(Stored items)
────

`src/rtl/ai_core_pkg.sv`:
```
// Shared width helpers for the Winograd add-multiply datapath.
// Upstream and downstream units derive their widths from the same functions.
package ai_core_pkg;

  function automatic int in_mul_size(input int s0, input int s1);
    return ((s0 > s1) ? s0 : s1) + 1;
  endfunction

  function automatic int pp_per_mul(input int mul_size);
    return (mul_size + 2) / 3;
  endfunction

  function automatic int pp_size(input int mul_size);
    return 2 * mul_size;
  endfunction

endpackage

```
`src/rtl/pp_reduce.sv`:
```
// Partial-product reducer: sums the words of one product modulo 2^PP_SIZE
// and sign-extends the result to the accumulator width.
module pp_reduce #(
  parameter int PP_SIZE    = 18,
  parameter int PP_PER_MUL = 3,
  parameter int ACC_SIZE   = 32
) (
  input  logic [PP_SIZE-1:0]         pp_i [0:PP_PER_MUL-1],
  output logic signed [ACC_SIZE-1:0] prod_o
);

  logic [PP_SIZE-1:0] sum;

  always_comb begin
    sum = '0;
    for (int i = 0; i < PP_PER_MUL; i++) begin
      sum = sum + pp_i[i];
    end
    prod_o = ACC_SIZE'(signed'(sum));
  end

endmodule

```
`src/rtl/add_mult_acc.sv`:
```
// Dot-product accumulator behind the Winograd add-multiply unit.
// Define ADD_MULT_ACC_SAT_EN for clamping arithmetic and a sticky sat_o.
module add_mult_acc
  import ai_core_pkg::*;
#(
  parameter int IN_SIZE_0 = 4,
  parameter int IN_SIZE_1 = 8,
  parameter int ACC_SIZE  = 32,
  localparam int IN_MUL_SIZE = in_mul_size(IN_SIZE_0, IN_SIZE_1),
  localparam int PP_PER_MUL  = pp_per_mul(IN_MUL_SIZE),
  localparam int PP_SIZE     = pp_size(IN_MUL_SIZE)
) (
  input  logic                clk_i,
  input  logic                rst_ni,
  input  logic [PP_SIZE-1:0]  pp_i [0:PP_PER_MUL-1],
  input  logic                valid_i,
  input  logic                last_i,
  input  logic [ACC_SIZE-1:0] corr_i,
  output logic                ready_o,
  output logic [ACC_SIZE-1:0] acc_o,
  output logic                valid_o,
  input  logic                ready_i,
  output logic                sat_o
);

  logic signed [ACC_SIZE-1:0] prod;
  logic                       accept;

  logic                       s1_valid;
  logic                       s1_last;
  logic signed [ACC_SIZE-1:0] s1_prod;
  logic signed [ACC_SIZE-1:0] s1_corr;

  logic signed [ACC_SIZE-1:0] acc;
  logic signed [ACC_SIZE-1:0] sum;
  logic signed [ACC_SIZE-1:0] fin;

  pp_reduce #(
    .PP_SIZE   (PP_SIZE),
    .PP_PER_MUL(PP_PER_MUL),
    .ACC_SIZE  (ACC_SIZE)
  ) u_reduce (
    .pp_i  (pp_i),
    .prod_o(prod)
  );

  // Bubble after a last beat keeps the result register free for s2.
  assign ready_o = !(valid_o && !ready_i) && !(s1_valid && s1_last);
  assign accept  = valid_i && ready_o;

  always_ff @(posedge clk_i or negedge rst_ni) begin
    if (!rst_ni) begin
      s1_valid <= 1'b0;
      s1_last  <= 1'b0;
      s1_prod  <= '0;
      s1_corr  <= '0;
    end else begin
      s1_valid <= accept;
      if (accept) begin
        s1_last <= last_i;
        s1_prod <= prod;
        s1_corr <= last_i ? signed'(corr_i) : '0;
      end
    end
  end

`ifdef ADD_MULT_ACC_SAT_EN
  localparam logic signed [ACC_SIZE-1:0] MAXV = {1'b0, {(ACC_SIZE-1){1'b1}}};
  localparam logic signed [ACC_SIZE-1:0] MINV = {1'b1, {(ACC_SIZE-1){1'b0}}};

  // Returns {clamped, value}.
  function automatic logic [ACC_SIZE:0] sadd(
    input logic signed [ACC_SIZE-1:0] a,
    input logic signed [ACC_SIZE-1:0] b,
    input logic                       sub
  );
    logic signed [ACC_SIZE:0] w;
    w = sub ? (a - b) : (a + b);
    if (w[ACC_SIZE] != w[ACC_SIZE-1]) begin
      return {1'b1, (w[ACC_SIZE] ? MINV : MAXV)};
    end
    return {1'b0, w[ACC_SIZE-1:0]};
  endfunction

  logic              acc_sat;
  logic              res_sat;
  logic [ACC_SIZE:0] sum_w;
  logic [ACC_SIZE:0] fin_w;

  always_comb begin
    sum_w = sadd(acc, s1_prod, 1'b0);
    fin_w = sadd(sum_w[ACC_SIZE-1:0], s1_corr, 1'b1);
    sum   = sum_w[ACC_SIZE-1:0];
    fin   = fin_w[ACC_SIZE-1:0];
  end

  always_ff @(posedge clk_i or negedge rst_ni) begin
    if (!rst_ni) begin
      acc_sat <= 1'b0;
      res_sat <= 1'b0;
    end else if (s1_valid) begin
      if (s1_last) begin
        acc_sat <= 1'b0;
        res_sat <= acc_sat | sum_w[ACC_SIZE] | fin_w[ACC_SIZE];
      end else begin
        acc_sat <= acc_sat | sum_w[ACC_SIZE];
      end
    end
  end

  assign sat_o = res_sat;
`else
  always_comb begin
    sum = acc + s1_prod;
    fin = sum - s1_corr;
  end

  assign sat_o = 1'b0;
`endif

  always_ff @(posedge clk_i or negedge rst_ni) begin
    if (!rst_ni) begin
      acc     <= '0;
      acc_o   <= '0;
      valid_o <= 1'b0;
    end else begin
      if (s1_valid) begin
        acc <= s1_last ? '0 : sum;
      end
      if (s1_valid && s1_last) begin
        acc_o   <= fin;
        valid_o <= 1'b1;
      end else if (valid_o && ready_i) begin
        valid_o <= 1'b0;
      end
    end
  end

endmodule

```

────

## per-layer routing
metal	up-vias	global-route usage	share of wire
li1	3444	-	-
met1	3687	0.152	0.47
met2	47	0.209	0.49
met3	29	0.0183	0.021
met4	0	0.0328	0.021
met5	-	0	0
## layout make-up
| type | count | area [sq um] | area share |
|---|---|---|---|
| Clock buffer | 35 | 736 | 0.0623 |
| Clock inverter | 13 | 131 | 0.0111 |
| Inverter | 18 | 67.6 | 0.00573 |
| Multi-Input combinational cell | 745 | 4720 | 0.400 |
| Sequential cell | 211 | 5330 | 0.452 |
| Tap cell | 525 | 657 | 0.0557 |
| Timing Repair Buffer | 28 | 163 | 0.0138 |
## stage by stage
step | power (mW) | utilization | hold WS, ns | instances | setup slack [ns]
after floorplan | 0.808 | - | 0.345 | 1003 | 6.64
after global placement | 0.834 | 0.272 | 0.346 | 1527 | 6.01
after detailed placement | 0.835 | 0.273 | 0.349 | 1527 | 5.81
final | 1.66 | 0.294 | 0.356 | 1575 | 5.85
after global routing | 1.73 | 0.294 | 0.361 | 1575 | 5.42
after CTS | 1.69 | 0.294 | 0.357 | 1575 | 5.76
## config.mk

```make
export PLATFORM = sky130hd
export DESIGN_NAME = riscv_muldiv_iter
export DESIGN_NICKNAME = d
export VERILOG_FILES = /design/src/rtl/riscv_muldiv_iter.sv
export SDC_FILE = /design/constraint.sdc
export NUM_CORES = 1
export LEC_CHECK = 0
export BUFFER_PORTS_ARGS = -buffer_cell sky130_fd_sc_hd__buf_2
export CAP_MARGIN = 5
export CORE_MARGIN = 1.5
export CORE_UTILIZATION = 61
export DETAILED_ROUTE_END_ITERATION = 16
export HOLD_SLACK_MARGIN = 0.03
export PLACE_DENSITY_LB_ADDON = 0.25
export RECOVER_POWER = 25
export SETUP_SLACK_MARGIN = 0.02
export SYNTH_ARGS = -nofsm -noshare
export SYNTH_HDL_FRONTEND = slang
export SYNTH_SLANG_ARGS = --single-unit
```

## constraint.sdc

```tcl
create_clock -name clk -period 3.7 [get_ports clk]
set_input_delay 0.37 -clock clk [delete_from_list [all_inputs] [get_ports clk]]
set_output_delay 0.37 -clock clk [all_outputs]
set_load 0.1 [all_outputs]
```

────

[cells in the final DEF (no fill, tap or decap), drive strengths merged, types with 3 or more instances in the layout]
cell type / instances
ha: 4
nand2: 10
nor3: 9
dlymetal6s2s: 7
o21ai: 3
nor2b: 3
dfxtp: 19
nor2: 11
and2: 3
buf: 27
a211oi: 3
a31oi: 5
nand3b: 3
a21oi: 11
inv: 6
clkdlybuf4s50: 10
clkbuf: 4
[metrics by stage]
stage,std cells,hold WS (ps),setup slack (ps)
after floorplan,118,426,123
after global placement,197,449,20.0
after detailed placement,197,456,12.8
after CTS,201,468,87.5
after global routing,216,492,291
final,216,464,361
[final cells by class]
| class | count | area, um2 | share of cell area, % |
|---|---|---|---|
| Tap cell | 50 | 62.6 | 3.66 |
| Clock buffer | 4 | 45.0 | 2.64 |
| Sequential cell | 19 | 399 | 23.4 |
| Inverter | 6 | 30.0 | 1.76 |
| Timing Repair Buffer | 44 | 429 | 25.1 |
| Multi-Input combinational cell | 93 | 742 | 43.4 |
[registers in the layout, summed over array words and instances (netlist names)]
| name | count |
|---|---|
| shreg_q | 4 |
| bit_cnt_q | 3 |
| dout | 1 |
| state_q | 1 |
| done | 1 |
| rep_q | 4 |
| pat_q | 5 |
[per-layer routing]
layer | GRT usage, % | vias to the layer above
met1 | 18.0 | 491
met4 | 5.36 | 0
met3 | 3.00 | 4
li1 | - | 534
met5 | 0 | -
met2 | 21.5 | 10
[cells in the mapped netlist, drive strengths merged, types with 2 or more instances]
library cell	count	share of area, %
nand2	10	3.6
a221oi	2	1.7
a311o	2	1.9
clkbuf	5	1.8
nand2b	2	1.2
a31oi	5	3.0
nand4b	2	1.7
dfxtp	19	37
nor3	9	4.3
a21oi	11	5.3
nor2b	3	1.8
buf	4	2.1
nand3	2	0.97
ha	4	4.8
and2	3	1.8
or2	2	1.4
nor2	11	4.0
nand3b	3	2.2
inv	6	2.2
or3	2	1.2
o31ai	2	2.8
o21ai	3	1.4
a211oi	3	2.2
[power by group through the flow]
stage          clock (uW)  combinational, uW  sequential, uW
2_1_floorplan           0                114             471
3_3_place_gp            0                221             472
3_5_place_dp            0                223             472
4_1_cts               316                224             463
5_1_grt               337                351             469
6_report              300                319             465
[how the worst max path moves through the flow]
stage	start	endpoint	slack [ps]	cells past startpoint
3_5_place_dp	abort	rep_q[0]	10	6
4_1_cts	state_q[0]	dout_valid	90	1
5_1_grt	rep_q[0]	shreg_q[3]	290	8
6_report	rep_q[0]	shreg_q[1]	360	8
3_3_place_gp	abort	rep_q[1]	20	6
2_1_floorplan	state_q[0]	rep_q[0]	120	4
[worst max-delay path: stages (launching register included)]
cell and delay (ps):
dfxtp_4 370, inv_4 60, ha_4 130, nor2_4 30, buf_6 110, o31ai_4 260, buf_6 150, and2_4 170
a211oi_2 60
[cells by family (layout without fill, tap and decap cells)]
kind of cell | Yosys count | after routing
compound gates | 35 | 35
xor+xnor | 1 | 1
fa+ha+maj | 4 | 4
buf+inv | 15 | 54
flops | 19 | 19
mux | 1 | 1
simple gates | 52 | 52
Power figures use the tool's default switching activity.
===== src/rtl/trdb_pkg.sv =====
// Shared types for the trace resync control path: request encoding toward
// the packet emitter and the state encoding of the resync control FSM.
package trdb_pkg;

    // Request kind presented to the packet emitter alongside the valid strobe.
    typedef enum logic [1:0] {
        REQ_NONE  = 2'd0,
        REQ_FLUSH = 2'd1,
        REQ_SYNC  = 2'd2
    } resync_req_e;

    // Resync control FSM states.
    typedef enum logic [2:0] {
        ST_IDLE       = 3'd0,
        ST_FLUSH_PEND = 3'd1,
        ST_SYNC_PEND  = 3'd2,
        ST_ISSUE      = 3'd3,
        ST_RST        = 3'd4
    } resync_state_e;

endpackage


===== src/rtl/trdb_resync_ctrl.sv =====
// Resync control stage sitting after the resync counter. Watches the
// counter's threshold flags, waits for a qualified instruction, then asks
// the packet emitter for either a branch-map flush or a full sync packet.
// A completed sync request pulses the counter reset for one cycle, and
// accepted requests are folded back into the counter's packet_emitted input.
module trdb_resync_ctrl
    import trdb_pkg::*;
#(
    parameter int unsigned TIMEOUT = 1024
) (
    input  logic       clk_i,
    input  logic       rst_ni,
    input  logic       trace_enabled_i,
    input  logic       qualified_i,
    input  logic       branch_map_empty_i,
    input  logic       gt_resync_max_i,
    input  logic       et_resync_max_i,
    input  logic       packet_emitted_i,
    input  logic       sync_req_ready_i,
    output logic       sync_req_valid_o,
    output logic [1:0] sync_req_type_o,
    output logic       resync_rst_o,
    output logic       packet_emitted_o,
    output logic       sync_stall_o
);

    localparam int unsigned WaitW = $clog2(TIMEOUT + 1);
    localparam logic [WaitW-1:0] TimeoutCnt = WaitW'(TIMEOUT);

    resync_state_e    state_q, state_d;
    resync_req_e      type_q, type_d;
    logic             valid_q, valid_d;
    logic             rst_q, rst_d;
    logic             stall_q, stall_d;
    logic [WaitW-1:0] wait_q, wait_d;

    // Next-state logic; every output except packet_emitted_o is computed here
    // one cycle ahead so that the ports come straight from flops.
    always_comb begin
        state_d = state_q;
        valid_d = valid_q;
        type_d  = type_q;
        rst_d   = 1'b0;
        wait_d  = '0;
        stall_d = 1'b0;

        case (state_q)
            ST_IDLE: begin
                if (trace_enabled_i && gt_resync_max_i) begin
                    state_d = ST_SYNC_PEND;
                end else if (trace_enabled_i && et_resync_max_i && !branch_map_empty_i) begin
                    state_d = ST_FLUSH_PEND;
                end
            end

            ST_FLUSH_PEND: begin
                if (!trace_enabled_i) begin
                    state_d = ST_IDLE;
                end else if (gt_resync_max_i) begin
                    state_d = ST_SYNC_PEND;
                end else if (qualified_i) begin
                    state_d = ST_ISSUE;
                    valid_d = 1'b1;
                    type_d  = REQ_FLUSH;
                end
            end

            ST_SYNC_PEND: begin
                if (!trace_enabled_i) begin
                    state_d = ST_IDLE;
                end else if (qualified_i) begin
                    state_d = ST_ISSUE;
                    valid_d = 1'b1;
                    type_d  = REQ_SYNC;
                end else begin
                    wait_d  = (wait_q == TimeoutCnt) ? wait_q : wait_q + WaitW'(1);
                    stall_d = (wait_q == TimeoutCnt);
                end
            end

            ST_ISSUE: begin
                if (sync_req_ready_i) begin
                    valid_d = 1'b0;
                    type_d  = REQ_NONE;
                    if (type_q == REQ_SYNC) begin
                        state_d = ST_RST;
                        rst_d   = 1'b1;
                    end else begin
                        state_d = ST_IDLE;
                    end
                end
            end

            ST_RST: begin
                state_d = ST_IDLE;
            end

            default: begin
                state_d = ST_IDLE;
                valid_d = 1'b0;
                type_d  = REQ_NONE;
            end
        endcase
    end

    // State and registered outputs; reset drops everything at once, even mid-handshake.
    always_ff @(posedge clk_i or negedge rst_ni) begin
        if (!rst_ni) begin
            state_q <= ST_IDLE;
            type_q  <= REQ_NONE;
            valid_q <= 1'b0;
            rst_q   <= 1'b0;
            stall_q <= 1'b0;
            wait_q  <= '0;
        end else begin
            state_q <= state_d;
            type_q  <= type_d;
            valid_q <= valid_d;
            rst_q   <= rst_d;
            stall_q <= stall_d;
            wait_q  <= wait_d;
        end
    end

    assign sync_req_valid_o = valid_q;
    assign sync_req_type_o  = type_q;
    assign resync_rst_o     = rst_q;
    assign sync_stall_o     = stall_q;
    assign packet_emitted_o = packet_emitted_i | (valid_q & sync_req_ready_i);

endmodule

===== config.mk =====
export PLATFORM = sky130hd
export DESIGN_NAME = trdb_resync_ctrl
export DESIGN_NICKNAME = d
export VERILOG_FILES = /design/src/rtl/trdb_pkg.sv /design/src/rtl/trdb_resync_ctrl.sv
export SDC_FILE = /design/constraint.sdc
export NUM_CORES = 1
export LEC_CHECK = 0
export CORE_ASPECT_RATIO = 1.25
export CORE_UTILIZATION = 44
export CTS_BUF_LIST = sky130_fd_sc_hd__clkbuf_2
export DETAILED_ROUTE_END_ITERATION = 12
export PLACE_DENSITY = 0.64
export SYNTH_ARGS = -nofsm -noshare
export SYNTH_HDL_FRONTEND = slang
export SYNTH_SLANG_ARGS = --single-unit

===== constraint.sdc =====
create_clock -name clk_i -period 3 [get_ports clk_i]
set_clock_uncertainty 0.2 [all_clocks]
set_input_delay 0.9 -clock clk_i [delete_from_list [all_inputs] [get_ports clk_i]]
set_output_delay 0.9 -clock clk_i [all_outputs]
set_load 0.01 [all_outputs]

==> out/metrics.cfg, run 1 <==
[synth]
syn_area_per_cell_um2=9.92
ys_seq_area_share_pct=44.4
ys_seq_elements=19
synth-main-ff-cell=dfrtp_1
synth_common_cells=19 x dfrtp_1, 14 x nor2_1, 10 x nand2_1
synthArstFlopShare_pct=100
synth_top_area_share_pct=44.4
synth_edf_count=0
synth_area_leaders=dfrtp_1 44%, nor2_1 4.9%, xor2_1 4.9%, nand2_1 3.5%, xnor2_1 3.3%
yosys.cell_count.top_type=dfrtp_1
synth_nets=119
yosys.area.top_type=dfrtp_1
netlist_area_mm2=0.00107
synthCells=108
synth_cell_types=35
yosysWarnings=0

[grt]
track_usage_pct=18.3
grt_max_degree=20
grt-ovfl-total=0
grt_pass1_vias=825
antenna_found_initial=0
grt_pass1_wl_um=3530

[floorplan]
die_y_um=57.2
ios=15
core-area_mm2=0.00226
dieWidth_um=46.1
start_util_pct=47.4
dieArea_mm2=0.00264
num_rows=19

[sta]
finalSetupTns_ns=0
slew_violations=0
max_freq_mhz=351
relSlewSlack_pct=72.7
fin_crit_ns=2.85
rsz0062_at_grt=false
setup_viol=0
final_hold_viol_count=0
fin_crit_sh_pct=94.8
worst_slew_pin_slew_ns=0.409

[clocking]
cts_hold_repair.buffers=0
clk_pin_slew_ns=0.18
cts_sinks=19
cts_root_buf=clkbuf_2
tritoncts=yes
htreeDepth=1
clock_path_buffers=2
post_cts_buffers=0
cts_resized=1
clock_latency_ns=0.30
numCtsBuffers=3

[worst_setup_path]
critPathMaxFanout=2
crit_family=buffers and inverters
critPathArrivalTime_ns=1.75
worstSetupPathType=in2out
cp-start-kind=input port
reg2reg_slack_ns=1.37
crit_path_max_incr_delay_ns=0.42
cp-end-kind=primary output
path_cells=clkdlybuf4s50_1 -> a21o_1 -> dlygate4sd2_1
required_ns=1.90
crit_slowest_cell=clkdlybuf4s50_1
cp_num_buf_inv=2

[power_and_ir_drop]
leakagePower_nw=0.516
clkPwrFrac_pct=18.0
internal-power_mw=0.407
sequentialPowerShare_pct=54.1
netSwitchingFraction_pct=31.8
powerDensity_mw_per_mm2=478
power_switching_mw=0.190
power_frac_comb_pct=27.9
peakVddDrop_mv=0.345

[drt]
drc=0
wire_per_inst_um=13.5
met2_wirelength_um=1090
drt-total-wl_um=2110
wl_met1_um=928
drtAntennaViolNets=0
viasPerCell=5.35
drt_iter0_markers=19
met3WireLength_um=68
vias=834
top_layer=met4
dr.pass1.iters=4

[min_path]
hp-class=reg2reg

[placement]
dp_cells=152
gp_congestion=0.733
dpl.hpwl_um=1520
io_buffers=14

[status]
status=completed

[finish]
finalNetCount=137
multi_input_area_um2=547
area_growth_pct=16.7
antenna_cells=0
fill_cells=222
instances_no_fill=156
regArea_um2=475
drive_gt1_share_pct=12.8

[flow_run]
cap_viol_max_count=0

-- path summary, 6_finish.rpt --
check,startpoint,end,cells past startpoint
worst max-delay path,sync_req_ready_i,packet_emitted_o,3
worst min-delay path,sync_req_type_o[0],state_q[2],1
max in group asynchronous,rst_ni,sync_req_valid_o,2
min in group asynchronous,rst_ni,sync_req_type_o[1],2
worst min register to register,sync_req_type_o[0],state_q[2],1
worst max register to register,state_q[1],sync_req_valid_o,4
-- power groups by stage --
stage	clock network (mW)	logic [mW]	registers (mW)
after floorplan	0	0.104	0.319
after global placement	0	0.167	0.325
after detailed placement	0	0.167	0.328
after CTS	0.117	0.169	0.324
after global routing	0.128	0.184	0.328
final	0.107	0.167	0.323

────

#### WORK TO COMPLETE
Count every line that holds the word "more" in the entries, and state the result alone.

#### ANSWER TO THIS PROBLEM
2